Strontium ranelate (SrR) is now widely used for the prevention of osteoporotic fractures. The mechanisms by which this occurs, however, remain unclear. We investigated the actions of Sr2+ salts in bone-forming cultures of primary osteoblasts from rat calvariae. Osteoblasts were treated continuously with either SrR or SrCl2 for 14 days. Abundant, discretely mineralised trabecular bone structures formed in alizarin red-stained control cultures. Surprisingly, SrR at 10, 100 and 1000 μM inhibited mineralisation, assessed morphometrically, to 75, 16 (P<0.01) and 1% (P<0.001) of control values, respectively. SrCl2 at the same concentrations caused similar inhibitions. Collagen deposition and soluble collagen were unaffected by SrR or SrCl2 at any concentration up to 1 mM. Osteoblast cell number and alkaline phosphatase activity were also unaltered. The selective inhibitory action of Sr2+ salts on mineralisation was confirmed by inspection of unstained osteoblast cultures, revealing numerous unmineralised collagenous trabeculae.
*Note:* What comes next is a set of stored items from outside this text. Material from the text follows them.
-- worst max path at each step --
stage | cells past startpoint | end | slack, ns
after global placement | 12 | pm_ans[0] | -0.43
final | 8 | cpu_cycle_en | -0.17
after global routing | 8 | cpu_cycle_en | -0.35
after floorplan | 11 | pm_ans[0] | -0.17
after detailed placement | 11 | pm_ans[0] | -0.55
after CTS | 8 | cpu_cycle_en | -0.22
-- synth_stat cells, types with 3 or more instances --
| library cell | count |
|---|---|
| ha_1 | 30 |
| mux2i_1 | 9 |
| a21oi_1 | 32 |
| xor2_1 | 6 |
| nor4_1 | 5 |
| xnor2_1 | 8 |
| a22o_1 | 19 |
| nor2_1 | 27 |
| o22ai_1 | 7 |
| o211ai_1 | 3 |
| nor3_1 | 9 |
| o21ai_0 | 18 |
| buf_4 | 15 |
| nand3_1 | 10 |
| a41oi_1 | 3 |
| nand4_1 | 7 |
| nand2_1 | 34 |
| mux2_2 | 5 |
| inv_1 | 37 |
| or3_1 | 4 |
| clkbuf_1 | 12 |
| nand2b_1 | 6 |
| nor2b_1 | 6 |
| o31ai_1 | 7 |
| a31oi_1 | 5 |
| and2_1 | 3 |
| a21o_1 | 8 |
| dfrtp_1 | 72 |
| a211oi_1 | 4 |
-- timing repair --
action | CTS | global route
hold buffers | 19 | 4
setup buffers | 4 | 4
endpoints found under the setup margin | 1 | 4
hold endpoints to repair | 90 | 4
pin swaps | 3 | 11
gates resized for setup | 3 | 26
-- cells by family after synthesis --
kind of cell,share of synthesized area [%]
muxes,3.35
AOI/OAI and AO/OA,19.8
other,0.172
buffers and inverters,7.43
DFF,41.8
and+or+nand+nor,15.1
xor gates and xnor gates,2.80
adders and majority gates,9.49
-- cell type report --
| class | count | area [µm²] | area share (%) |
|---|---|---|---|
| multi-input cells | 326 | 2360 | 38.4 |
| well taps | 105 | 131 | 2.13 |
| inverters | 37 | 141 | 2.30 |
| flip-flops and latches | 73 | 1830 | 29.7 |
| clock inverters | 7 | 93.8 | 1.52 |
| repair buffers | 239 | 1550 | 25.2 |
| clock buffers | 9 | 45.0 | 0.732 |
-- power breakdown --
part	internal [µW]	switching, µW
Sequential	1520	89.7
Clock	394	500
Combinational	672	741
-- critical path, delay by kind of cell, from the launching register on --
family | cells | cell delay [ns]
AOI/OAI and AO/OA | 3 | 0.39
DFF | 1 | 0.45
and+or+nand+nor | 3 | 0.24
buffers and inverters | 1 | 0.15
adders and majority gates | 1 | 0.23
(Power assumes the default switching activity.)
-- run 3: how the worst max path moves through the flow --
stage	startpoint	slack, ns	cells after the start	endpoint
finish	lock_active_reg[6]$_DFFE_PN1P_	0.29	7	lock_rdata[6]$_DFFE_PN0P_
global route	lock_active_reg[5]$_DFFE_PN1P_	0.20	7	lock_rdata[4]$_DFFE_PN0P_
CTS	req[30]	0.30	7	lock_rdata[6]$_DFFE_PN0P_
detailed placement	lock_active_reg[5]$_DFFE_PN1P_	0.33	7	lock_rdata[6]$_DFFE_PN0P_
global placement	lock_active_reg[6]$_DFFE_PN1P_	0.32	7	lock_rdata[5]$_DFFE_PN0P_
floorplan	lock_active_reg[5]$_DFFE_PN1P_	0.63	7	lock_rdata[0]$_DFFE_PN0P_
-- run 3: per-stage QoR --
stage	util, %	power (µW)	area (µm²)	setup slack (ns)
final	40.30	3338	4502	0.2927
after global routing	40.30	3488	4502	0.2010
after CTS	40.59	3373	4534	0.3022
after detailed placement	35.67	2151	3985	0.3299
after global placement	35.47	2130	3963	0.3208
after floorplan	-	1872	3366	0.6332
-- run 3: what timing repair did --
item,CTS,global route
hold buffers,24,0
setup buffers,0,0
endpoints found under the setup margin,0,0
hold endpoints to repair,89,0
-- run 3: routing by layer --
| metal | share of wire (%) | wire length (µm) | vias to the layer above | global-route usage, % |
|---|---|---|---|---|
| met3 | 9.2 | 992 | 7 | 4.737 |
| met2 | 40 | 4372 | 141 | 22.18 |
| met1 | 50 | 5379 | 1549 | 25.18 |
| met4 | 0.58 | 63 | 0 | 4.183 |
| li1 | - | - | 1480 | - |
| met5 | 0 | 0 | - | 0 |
$ cat config.mk
export PLATFORM = sky130hd
export DESIGN_NAME = dho_mode_ctl
export DESIGN_NICKNAME = d
export VERILOG_FILES = /design/src/dho_pkg.sv /design/src/dho_sync3.sv /design/src/dho_iir.sv /design/src/dho_mode_ctl.sv
export SDC_FILE = /design/constraint.sdc
export NUM_CORES = 1
export LEC_CHECK = 0
export ABC_AREA = 1
export ABC_CLOCK_PERIOD_IN_PS = 4600
export BUFFER_PORTS_ARGS = -buffer_cell sky130_fd_sc_hd__buf_2
export CAP_MARGIN = 20
export CORE_MARGIN = 3
export CORE_UTILIZATION = 35
export CTS_CLUSTER_DIAMETER = 150
export CTS_CLUSTER_SIZE = 14
export DETAILED_ROUTE_END_ITERATION = 16
export GPL_TIMING_DRIVEN = 0
export SLEW_MARGIN = 0
export SYNTH_ARGS = -nofsm -noshare
export SYNTH_HDL_FRONTEND = slang
export SYNTH_SLANG_ARGS = --single-unit
export TNS_END_PERCENT = 20
$ cat constraint.sdc
create_clock -name mclk -period 4.6 [get_ports mclk]
set_input_delay 1.38 -clock mclk [delete_from_list [all_inputs] [get_ports mclk]]
set_output_delay 1.38 -clock mclk [all_outputs]
set_load 0.005 [all_outputs]
$ cat src/dho_pkg.sv
// shared types and constants of the holdover mode sequencer
// assumes a single 250 MHz system clock and a 1 ms enable tick
package dho_pkg;

   localparam int unsigned MCLK_HZ     = 250_000_000;
   localparam int unsigned TICK_MS     = 1;
   localparam int unsigned TICK_CYC    = MCLK_HZ / 1000 * TICK_MS;
   localparam int unsigned LOCK_S      = 1;
   localparam int unsigned LOCK_TICKS  = LOCK_S * 1000 / TICK_MS;
   localparam int unsigned TMO_S       = 100;
   localparam int unsigned TMO_TICKS   = TMO_S * 1000 / TICK_MS;

   localparam int unsigned FREQ_W      = 19;
   localparam int unsigned CNT_W       = 17;
   localparam int unsigned DIV_W       = 18;
   localparam int unsigned PER_W       = 16;

   // iir shift: tau = 2**k ms; fast ~66 s (7 min period), slow ~1050 s (110 min period)
   localparam int unsigned IIR_FRAC    = 20;
   localparam logic [4:0]  IIR_K_FAST  = 5'h10;
   localparam logic [4:0]  IIR_K_SLOW  = 5'h14;

   localparam logic [2:0]  CODE_FREE   = 3'h1;
   localparam logic [2:0]  CODE_HOLD   = 3'h2;
   localparam logic [2:0]  CODE_LOCK   = 3'h4;
   localparam logic [2:0]  CODE_PRE2   = 3'h5;
   localparam logic [2:0]  CODE_PRE    = 3'h6;
   localparam logic [2:0]  CODE_LOST   = 3'h7;

   localparam logic [1:0]  MINI_INT    = 2'h0;
   localparam logic [1:0]  MINI_AVG    = 2'h1;
   localparam logic [1:0]  MINI_MAN    = 2'h2;
   localparam logic [1:0]  MINI_ZERO   = 2'h3;

   localparam logic [FREQ_W-1:0] FREQ_RST = 19'h00000;

   typedef enum logic [2:0] {
      ST_FREE, ST_PRE, ST_LOCK, ST_LOST, ST_HOLD, ST_PRE2
   } dho_state_t;

   typedef struct packed {
      logic              man_holdover;
      logic              auto_averaging;
      logic              fast_averaging;
      logic              read_average;
      logic [1:0]        mini_mode;
      logic [FREQ_W-1:0] hold_freq;
      logic [PER_W-1:0]  ref_period;
   } dho_cfg_t;

   typedef struct packed {
      logic ref_selected;
      logic ref_valid;
      logic new_source;
      logic standby_good;
      logic bucket_trig;
      logic revert_restore;
      logic phase_locked;
   } dho_sel_t;

   function automatic logic [2:0] dho_code(input dho_state_t s);
      unique case (s)
         ST_FREE: dho_code = CODE_FREE;
         ST_PRE:  dho_code = CODE_PRE;
         ST_LOCK: dho_code = CODE_LOCK;
         ST_LOST: dho_code = CODE_LOST;
         ST_HOLD: dho_code = CODE_HOLD;
         ST_PRE2: dho_code = CODE_PRE2;
         default: dho_code = CODE_FREE;
      endcase
   endfunction

endpackage

$ cat src/dho_sync3.sv
// three-stage pin synchroniser, output changes once stages two and three agree
// assumes d is asynchronous to mclk
`timescale 1ns/1ps
`default_nettype none
module dho_sync3 (
   // clock and reset
   input  wire logic mclk,
   input  wire logic rst_n,
   // pin and level
   input  wire logic d,
   output var  logic q
);
   logic s1_r;
   logic s2_r;
   logic s3_r;

   always_ff @(posedge mclk) begin
      if (!rst_n) begin
         s1_r <= 1'b0;
         s2_r <= 1'b0;
         s3_r <= 1'b0;
      end else begin
         s1_r <= d;
         s2_r <= s1_r;
         s3_r <= s2_r;
      end
   end

   always_ff @(posedge mclk) begin
      if (!rst_n) begin
         q <= 1'b0;
      end else if (s2_r == s3_r) begin
         q <= s3_r;
      end
   end
endmodule
`default_nettype wire

$ cat src/dho_iir.sv
// first-order iir averaging of the loop frequency word
// assumes en is a slow sample tick; shift picks the time constant
`timescale 1ns/1ps
`default_nettype none
module dho_iir
   import dho_pkg::*;
(
   // clock and reset
   input  wire logic                     mclk,
   input  wire logic                     rst_n,
   // sample in
   input  wire logic                     en,
   input  wire logic                     fast,
   input  wire logic signed [FREQ_W-1:0] x,
   // average out
   output var  logic signed [FREQ_W-1:0] y
);
   localparam int unsigned AW = FREQ_W + IIR_FRAC;

   logic signed [AW-1:0] acc_r;
   logic signed [AW:0]   diff;
   logic signed [AW:0]   step;

   always_comb begin
      diff = {x[FREQ_W-1], x, {IIR_FRAC{1'b0}}} - {acc_r[AW-1], acc_r};
      step = diff >>> (fast ? IIR_K_FAST : IIR_K_SLOW);
   end

   always_ff @(posedge mclk) begin
      if (!rst_n) begin
         acc_r <= '0;
      end else if (en) begin
         acc_r <= acc_r + step[AW-1:0];
      end
   end

   assign y = acc_r[AW-1:IIR_FRAC];
endmodule
`default_nettype wire

$ cat src/dho_mode_ctl.sv
// operating-mode sequencer of the main timing loop with holdover frequency choice
// assumes selection/qualification logic on mclk and a reference clock pin to watch
// How it works
// - phase loss while locked enters lost-phase
// - lost-phase keeps tracking, relock returns locked
// - bucket or 100 s timeout disqualifies, timeout alarms
// - after disqualify: standby gives pre-locked2, else holdover
// - invalid input without replacement while locked enters holdover
// - manual bit picks manual or automatic holdover
// - averaging bit picks averaged or instantaneous
// - averaged mode filters frequency, fast and slow
// - fast bit selects fast filter response
// - instantaneous holds integral value, no proportional
// - manual uses written 19-bit signed offset
// - current frequency status from integral path
// - read-average returns filtered value, any state
// - freeze frequency within two missing ref cycles
// - four mini-holdover frequency methods by field
// - mini-holdover ends on reselect, holdover, recovery
// - holdover to pre-locked2 on selection or revert
// - pre-locked2 100 s timeout returns holdover, reselect
// - locked only after one second continuous lock
// - state reported as 3-bit code
`timescale 1ns/1ps
`default_nettype none
module dho_mode_ctl
   import dho_pkg::*;
#(
   parameter logic [DIV_W-1:0] TICK_CYCLES = DIV_W'(TICK_CYC),
   parameter logic [CNT_W-1:0] LOCK_T      = CNT_W'(LOCK_TICKS),
   parameter logic [CNT_W-1:0] TMO_T       = CNT_W'(TMO_TICKS)
) (
   // clock and reset
   input  wire logic                     mclk,
   input  wire logic                     rst_n,
   // configuration and selection status
   input  wire dho_cfg_t                 cfg,
   input  wire dho_sel_t                 sel,
   input  wire logic                     alarm_clr,
   // reference clock pin
   input  wire logic                     ref_clk_pin,
   // loop integral path
   input  wire logic signed [FREQ_W-1:0] loop_integral,
   // loop control
   output var  logic signed [FREQ_W-1:0] freq_ctl,
   output var  logic                     loop_open,
   output var  logic                     prop_en,
   output var  logic                     mini_hold,
   // requests to selection
   output var  logic                     disqualify,
   output var  logic                     reselect,
   // status
   output var  logic [2:0]               main_loop_state_code,
   output var  logic signed [FREQ_W-1:0] loop_freq_status,
   output var  logic signed [FREQ_W-1:0] hold_freq_rd,
   output var  logic                     phase_alarm
);
   dho_state_t               state_r;
   dho_state_t               state_nxt;
   logic [DIV_W-1:0]         div_r;
   logic                     tick_r;
   logic [CNT_W-1:0]         lock_cnt_r;
   logic [CNT_W-1:0]         tim_r;
   logic                     lock_done;
   logic                     tmo;
   logic                     disq_nxt;
   logic                     resel_nxt;
   logic                     alarm_set;
   logic                     ref_lvl;
   logic                     ref_lvl_d_r;
   logic                     ref_edge;
   logic [PER_W:0]           gap_r;
   logic                     miss;
   logic signed [FREQ_W-1:0] avg;
   logic signed [FREQ_W-1:0] hold_inst_r;
   logic signed [FREQ_W-1:0] mini_cap_r;
   logic signed [FREQ_W-1:0] hold_val;
   logic signed [FREQ_W-1:0] mini_val;
   logic                     mini_end;

   // 1 ms enable
   always_ff @(posedge mclk) begin
      if (!rst_n) begin
         div_r  <= '0;
         tick_r <= 1'b0;
      end else begin
         tick_r <= (div_r == TICK_CYCLES - 1'b1);
         div_r  <= (div_r == TICK_CYCLES - 1'b1) ? '0 : div_r + 1'b1;
      end
   end

   // continuous lock qualification
   assign lock_done = tick_r && sel.phase_locked && sel.ref_selected
                      && (lock_cnt_r == LOCK_T - 1'b1);

   always_ff @(posedge mclk) begin
      if (!rst_n || state_nxt != state_r || !sel.phase_locked || !sel.ref_selected) begin
         lock_cnt_r <= '0;
      end else if (tick_r && lock_cnt_r != LOCK_T - 1'b1) begin
         lock_cnt_r <= lock_cnt_r + 1'b1;
      end
   end

   // time spent in the current state
   assign tmo = tick_r && (tim_r == TMO_T - 1'b1);

   always_ff @(posedge mclk) begin
      if (!rst_n || state_nxt != state_r) begin
         tim_r <= '0;
      end else if (tick_r && tim_r != TMO_T - 1'b1) begin
         tim_r <= tim_r + 1'b1;
      end
   end

   always_comb begin
      state_nxt = state_r;
      disq_nxt  = 1'b0;
      resel_nxt = 1'b0;
      alarm_set = 1'b0;
      unique case (state_r)
         ST_FREE: begin
            if (sel.ref_selected) begin
               state_nxt = ST_PRE;
            end
         end
         ST_PRE: begin
            if (lock_done) begin
               state_nxt = ST_LOCK;
            end else if (tmo) begin
               state_nxt = ST_FREE;
               resel_nxt = 1'b1;
            end
         end
         ST_LOCK: begin
            if (!sel.phase_locked) begin
               state_nxt = ST_LOST;
            end else if (!sel.ref_valid) begin
               state_nxt = sel.standby_good ? ST_PRE2 : ST_HOLD;
            end
         end
         ST_LOST: begin
            if (sel.bucket_trig || tmo) begin
               disq_nxt  = 1'b1;
               alarm_set = tmo && !sel.bucket_trig;
               state_nxt = sel.standby_good ? ST_PRE2 : ST_HOLD;
            end else if (lock_done) begin
               state_nxt = ST_LOCK;
            end
         end
         ST_HOLD: begin
            if ((sel.ref_selected && sel.ref_valid) || sel.revert_restore) begin
               state_nxt = ST_PRE2;
            end
         end
         ST_PRE2: begin
            if (lock_done) begin
               state_nxt = ST_LOCK;
            end else if (tmo) begin
               state_nxt = ST_HOLD;
               resel_nxt = 1'b1;
            end
         end
         default: state_nxt = ST_FREE;
      endcase
   end

   always_ff @(posedge mclk) begin
      if (!rst_n) begin
         state_r <= ST_FREE;
      end else begin
         state_r <= state_nxt;
      end
   end

   always_ff @(posedge mclk) begin
      if (!rst_n) begin
         disqualify <= 1'b0;
         reselect   <= 1'b0;
      end else begin
         disqualify <= disq_nxt;
         reselect   <= resel_nxt;
      end
   end

   // sticky alarm, set beats clear
   always_ff @(posedge mclk) begin
      if (!rst_n) begin
         phase_alarm <= 1'b0;
      end else if (alarm_set) begin
         phase_alarm <= 1'b1;
      end else if (alarm_clr) begin
         phase_alarm <= 1'b0;
      end
   end

   // missing reference clock watch
   dho_sync3 u_ref_sync (
      .mclk  (mclk),
      .rst_n (rst_n),
      .d     (ref_clk_pin),
      .q     (ref_lvl)
   );

   always_ff @(posedge mclk) begin
      if (!rst_n) begin
         ref_lvl_d_r <= 1'b0;
      end else begin
         ref_lvl_d_r <= ref_lvl;
      end
   end

   assign ref_edge = ref_lvl && !ref_lvl_d_r;

   always_ff @(posedge mclk) begin
      if (!rst_n || ref_edge) begin
         gap_r <= '0;
      end else if (!(&gap_r)) begin
         gap_r <= gap_r + 1'b1;
      end
   end

   // one and a half periods without an edge
   assign miss = gap_r > ({1'b0, cfg.ref_period} + {2'b00, cfg.ref_period[PER_W-1:1]});

   assign mini_end = sel.new_source || state_r == ST_HOLD || ref_edge;

   always_ff @(posedge mclk) begin
      if (!rst_n) begin
         mini_hold  <= 1'b0;
         mini_cap_r <= FREQ_RST;
      end else if (mini_hold) begin
         mini_hold <= !mini_end;
      end else if (miss && !mini_end && state_r != ST_FREE) begin
         mini_hold  <= 1'b1;
         mini_cap_r <= loop_integral;
      end
   end

   // instantaneous value captured at holdover entry
   always_ff @(posedge mclk) begin
      if (!rst_n) begin
         hold_inst_r <= FREQ_RST;
      end else if (state_nxt == ST_HOLD && state_r != ST_HOLD) begin
         hold_inst_r <= mini_hold ? mini_cap_r : loop_integral;
      end
   end

   dho_iir u_avg (
      .mclk  (mclk),
      .rst_n (rst_n),
      .en    (tick_r && !loop_open),
      .fast  (cfg.fast_averaging),
      .x     (loop_integral),
      .y     (avg)
   );

   always_comb begin
      if (cfg.man_holdover) begin
         hold_val = cfg.hold_freq;
      end else if (cfg.auto_averaging) begin
         hold_val = avg;
      end else begin
         hold_val = hold_inst_r;
      end
      unique case (cfg.mini_mode)
         MINI_INT:  mini_val = mini_cap_r;
         MINI_AVG:  mini_val = avg;
         MINI_MAN:  mini_val = cfg.hold_freq;
         MINI_ZERO: mini_val = FREQ_RST;
      endcase
   end

   // loop steering
   always_ff @(posedge mclk) begin
      if (!rst_n) begin
         freq_ctl  <= FREQ_RST;
         loop_open <= 1'b1;
         prop_en   <= 1'b0;
      end else if (state_r == ST_HOLD) begin
         freq_ctl  <= hold_val;
         loop_open <= 1'b1;
         prop_en   <= 1'b0;
      end else if (mini_hold) begin
         freq_ctl  <= mini_val;
         loop_open <= 1'b1;
         prop_en   <= 1'b0;
      end else begin
         freq_ctl  <= FREQ_RST;
         loop_open <= state_r == ST_FREE;
         prop_en   <= state_r != ST_FREE;
      end
   end

   // status
   always_ff @(posedge mclk) begin
      if (!rst_n) begin
         main_loop_state_code <= CODE_FREE;
         loop_freq_status     <= FREQ_RST;
         hold_freq_rd         <= FREQ_RST;
      end else begin
         main_loop_state_code <= dho_code(state_r);
         loop_freq_status     <= loop_integral;
         hold_freq_rd         <= cfg.read_average ? avg : cfg.hold_freq;
      end
   end
endmodule
`default_nettype wire

* Yosys cells after proc, flatten, opt, wreduce, memory -nomap -nowiden
Index checks and enable logic that the tools add are counted.
** Word-level totals
- Register bits after elaboration :: 221
- Output and inout bits :: 66
- Word-level logic and storage cells :: 121
** Cells by class
- Add/sub/neg operators :: 7
- Magnitude comparators :: 1
- Equal/unequal tests :: 17
- Shifts and indexed selects :: 1
- Mux-type cells :: 29
- Bitwise gates (word level) :: 3
- Reductions and logical operators :: 39
** Operator list (number)
- two-way mux 19 bit :: 6
- one-hot mux 19 bit (4 select lines) :: 1
- adder 17 x 1 -> 17 bit (second input constant) :: 3
- >>> shifter 40 x 5 -> 39 bit :: 1
- subtractor 39 x 39 -> 40 bit :: 1
- adder 39 bit :: 1
- two-way mux 3 bit :: 11
- adder 18 x 1 -> 18 bit (second input constant) :: 1
- == test 18 bit (second input constant) :: 1
- one-hot mux 3 bit (6 select lines) :: 1
- adder 16 x 15 -> 17 bit :: 1
- == test 17 x 10 -> 1 bit (second input constant) :: 1
- == test 17 bit (second input constant) :: 1
- greater-than comparator 17 bit :: 1
- != test 17 x 10 -> 1 bit (second input constant) :: 1
- != test 17 bit (second input constant) :: 1
- AND reduction 17 bit :: 1
- one-hot mux 3 bit (5 select lines) :: 1
- logical AND 1 bit :: 13
- == test 3 bit (second input constant) :: 3
- two-way mux 1 bit :: 9
- logical OR 1 bit :: 8
- logical NOT 1 bit :: 7
- == test 3 x 2 -> 1 bit (second input constant) :: 2
- 14 further kinds :: 20

* Logic depth before layout (Yosys ltp)
Gate-level depths: netlist of the first run.
- Depth in word-level cells :: 10
- Depth in mapped cells :: 31

* Hierarchy
Synthesis of the first run repeated with hierarchy kept, for this count alone.
** Second synthesis, totals
- Cell total of the unflattened synthesis :: 2371
- Area total of the unflattened synthesis :: 15534.9 um2
** By module, submodules not included
- dho_mode_ctl :: instances 1, cells each 1338, area each 9481.6 um2
- dho_iir :: instances 1, cells each 1020, area each 5936.9 um2
- dho_sync3 :: instances 1, cells each 13, area each 116.4 um2

* Least setup slack after synthesis of the first run
No wires, ideal clock.
- Path kind :: input -> register
- From :: in loop_integral[3]
- To :: reg u_avg.acc_r[20]
- Setup time :: 115 ps
- Data arrival time :: 4341 ps
- Required time :: 4485 ps
- Path slack :: 144 ps
- Cell stages on the path :: 18
- Buffers on the path :: 0
- Cells stage by stage :: ha_1 nand4_1 nor3_1 nand2_1 o21ai_0 a21oi_1 or2_2 nand3_1 nand2_1 ha_1 a21oi_1 nor2_1 nor2_1 a21boi_0 o21ai_0 xor2_1 o21ai_0 inv_1
** On the way
- Cells in the longest elaborated chain, start to end :: 3
** RTL lines
- from (decl) :: line dho_mode_ctl.sv:43 : input wire logic signed [FREQ_W-1:0] loop_integral,
- subtractor 39 x 39 -> 40 bit :: line dho_iir.sv:25 : diff = {x[FREQ_W-1], x, {IIR_FRAC{1'b0}}} - {acc_r[AW-1], acc_r};
- >>> shifter 40 x 5 -> 39 bit :: line dho_iir.sv:26 : step = diff >>> (fast ? IIR_K_FAST : IIR_K_SLOW);
- adder 39 bit :: line dho_iir.sv:33 : acc_r <= acc_r + step[AW-1:0];
- to (signal assigned) :: line dho_iir.sv:33
- to (decl) :: line dho_iir.sv:20 : logic signed [AW-1:0] acc_r;
No other way between the ends.
A chain may end at the register's enable or synchronous reset.

* Final worst setup path of the first run
- From :: in loop_integral[13]
- To :: reg u_avg.acc_r[21]
Same word-level chain as after synthesis.

==> results of run 1 <==
==> routing by layer <==
layer | part of all wire | global-route usage | up-vias
li1 | - | - | 8155
met3 | 0.056 | 0.0260 | 88
met4 | 0.030 | 0.0712 | 0
met5 | 0 | 0 | -
met1 | 0.45 | 0.299 | 7528
met2 | 0.46 | 0.381 | 448
==> flip-flops by register name, summed over array words and instances, names as in the netlist, 3 cells and up <==
register	count
state_r	3
gap_r	17
u_avg.acc_r	39
div_r	18
tim_r	17
hold_inst_r	19
lock_cnt_r	17
hold_freq_rd	19
mini_cap_r	19
main_loop_state_code	3
loop_freq_status	19
freq_ctl	19
==> what timing repair did <==
item,CTS,global route
hold buffers,0,0
buffers inserted,3,7
endpoints found under the setup margin,36,48
gates resized for setup,37,170
pin swaps,3,29
==> through the flow <==
step | setup TNS [ps] | instances | hold WS [ps]
3_5_place_dp | -34400 | 3132 | 418
4_1_cts | 0 | 3156 | 433
2_1_floorplan | 0 | 2422 | 390
3_3_place_gp | -34100 | 3132 | 403
6_report | 0 | 3165 | 432
5_1_grt | -58.0 | 3165 | 458
==> worst register-to-register path, delay by kind of cell (launching register included) <==
kind	cells	cell delay (ps)
AO/OA/AOI/OAI	1	130
XOR/XNOR	1	210
adder cells (fa/ha/maj)	2	710
buffers and inverters	2	380
flip-flops	1	480
multiplexers	1	240
AND/OR/NAND/NOR	19	1870
==> area by class of cell <==
cell class / count / area share
buffer: 63 / 0.0156
tap: 577 / 0.0399
sequential: 221 / 0.244
clock buffer: 21 / 0.0272
timing repair buffer: 143 / 0.0420
multi-input combinational: 1772 / 0.554
inverter: 365 / 0.0760
clock inverter: 1 / 0.000484
antenna: 2 / 0.000276
==> how the worst max path moves through the flow <==
stage | startpoint | to | slack, ps | depth (start not counted)
6_report | loop_integral[13] | u_avg.acc_r[21] | 90 | 19
5_1_grt | loop_integral[10] | u_avg.acc_r[38] | -40 | 26
4_1_cts | loop_integral[11] | u_avg.acc_r[27] | 0.1 | 20
3_5_place_dp | loop_integral[1] | u_avg.acc_r[28] | -1100 | 23
3_3_place_gp | loop_integral[1] | u_avg.acc_r[24] | -1160 | 23
2_1_floorplan | loop_integral[3] | u_avg.acc_r[20] | 140 | 18
==> where the power goes <==
group / leakage [nW] / switching (W) / internal, W
clock: 0.247 / 0.000752 / 0.000756
combinational: 6.43 / 0.000508 / 0.000276
sequential: 1.79 / 0.0000102 / 0.00194
total: 8.47 / 0.00127 / 0.00297
==> synth_stat cells, drive strengths merged, types with 2 or more instances <==
| master | n | area share |
|---|---|---|
| nand2 | 595 | 0.15 |
| inv | 363 | 0.089 |
| nor2 | 300 | 0.076 |
| a21oi | 228 | 0.076 |
| dfxtp | 221 | 0.29 |
| o21ai | 163 | 0.053 |
| nand3 | 108 | 0.036 |
| ha | 97 | 0.079 |
| xor2 | 53 | 0.030 |
| clkbuf | 50 | 0.012 |
| nor3 | 43 | 0.015 |
| nand4 | 41 | 0.017 |
| o221ai | 20 | 0.011 |
| xnor2 | 17 | 0.0097 |
| o21bai | 16 | 0.0079 |
| buf | 14 | 0.0059 |
| a21o | 13 | 0.0064 |
| nor4 | 12 | 0.0053 |
| or2 | 10 | 0.0041 |
| nand3b | 8 | 0.0039 |
| a31oi | 6 | 0.0029 |
| nor3b | 6 | 0.0029 |
| a21boi | 5 | 0.0025 |
| and3 | 5 | 0.0020 |
| and2 | 4 | 0.0016 |
| o211ai | 4 | 0.0020 |
| o21a | 4 | 0.0020 |
| mux2i | 3 | 0.0020 |
| a211oi | 2 | 0.00098 |
| clkinv | 2 | 0.00049 |
| fa | 2 | 0.0026 |
| or3 | 2 | 0.00082 |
To study the effects of Sr2+ salts on osteoclast function, we cultured mouse marrow cells on ivory discs with 1 μM1 mM SrR or SrCl2 for 7 days in the presence of MCSF and RANKL. SrR dose-dependently reduced the number of multinucleated osteoclasts formed, with a 50% inhibition occurring at 1 mM; SrCl2 was somewhat less effective, eliciting a maximal 30% inhibition. Corresponding decreases in total resorption pit formation were observed, suggesting Sr2+ salts affect osteoclast formation rather than resorptive activity. Our osteoblast findings are consistent with the documented physicochemical inhibitory action of Sr2+ on mineralisation but contrast with reports that Sr2+ increases osteoblast activity and number in vitro. Osteoclast data fit with previous findings that showed modest reductions in osteoclast numbers by Sr2+ in vitro. Our results suggest that rather than acting as an agent that uncouples bone formation and resorption, Sr2+ acts as a global inhibitor of bone cell function, with particularly marked effects on mineralisation.